Given records:
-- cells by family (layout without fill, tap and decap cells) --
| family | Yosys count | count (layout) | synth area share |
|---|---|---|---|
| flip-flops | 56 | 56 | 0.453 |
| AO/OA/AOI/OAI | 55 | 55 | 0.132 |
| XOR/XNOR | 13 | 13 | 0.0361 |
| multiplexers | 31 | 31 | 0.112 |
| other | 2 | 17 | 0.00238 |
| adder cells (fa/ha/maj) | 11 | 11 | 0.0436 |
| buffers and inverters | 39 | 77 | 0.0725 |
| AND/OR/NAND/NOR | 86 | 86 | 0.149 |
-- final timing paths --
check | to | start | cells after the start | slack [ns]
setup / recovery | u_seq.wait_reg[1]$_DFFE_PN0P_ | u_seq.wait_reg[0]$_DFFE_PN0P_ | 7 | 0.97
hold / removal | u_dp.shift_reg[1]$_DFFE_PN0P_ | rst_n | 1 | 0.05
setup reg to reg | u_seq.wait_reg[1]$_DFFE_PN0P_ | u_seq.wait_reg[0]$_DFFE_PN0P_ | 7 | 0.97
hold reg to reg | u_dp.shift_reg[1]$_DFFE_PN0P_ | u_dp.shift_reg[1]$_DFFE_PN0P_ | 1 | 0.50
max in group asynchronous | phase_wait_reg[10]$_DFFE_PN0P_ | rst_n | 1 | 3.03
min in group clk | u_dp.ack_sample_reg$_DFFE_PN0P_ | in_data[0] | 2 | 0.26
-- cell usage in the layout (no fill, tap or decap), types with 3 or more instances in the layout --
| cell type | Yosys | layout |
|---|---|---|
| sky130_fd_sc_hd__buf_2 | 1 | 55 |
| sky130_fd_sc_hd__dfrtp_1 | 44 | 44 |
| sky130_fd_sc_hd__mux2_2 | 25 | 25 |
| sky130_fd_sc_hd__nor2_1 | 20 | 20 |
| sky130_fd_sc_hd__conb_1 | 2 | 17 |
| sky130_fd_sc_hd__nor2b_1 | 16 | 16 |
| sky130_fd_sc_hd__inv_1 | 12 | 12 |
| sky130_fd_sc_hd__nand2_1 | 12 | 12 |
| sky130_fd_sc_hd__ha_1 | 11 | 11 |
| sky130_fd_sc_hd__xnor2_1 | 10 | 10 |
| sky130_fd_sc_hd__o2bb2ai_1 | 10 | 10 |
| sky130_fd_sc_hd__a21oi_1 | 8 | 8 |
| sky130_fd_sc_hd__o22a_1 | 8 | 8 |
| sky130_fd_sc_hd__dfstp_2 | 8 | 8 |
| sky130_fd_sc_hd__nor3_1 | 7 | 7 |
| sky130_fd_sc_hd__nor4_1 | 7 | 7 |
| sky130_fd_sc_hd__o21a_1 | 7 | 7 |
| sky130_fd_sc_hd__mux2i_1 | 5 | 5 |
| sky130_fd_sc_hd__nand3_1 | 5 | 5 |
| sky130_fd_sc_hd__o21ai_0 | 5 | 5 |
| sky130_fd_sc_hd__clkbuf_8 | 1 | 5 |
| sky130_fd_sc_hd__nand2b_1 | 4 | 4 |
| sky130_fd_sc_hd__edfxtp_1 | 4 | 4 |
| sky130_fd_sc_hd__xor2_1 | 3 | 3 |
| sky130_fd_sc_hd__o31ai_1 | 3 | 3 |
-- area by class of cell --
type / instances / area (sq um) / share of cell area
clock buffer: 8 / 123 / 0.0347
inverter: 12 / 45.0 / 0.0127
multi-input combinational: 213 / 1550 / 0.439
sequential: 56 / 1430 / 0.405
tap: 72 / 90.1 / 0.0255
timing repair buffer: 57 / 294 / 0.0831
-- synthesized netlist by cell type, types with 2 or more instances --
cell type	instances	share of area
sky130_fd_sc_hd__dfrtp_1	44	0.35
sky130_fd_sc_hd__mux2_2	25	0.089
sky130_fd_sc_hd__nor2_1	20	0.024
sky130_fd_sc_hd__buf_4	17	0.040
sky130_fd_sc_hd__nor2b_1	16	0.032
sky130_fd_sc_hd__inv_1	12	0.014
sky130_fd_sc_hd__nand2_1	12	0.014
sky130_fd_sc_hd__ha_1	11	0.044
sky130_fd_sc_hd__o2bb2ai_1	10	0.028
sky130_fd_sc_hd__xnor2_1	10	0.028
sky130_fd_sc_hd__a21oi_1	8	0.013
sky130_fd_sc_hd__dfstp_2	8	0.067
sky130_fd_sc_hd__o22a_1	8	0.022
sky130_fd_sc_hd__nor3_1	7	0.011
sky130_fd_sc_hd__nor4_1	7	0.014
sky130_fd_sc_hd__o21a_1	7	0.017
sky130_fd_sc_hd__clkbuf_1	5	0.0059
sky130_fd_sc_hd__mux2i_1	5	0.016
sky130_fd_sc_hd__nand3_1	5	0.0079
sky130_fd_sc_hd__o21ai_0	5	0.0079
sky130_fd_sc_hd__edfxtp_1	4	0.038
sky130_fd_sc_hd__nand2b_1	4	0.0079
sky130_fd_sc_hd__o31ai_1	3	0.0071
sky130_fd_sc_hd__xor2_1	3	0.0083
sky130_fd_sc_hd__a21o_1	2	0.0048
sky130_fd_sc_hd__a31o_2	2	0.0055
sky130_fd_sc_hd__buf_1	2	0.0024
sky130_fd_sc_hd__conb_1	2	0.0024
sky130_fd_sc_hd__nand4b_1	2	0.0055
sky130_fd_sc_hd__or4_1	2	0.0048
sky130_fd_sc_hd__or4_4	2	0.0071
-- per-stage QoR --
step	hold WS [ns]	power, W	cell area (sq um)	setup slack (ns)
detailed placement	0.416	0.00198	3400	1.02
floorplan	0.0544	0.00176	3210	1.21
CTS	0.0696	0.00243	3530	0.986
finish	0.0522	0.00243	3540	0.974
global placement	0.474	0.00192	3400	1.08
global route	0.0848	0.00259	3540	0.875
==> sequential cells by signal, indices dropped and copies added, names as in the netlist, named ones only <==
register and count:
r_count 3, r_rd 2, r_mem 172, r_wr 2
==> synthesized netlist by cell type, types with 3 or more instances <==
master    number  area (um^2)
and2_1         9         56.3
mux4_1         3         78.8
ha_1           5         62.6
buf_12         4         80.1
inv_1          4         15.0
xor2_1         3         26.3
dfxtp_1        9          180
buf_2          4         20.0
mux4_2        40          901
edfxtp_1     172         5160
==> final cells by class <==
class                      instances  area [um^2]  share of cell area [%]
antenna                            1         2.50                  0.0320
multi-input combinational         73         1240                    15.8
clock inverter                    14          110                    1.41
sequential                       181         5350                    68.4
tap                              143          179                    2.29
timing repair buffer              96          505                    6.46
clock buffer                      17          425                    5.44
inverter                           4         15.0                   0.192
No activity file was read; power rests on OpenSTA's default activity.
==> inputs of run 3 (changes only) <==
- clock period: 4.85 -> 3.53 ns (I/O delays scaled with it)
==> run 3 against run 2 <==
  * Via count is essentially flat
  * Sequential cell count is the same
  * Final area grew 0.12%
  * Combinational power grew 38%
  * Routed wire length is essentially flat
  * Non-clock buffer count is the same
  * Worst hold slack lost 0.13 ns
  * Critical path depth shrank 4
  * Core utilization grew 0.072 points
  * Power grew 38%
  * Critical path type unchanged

Task instructions: Produce a verbatim copy of the lines from the one holding "grew 0.072 points" to the final line of the data, and nothing more.

Response below:
  * Core utilization grew 0.072 points
  * Power grew 38%
  * Critical path type unchanged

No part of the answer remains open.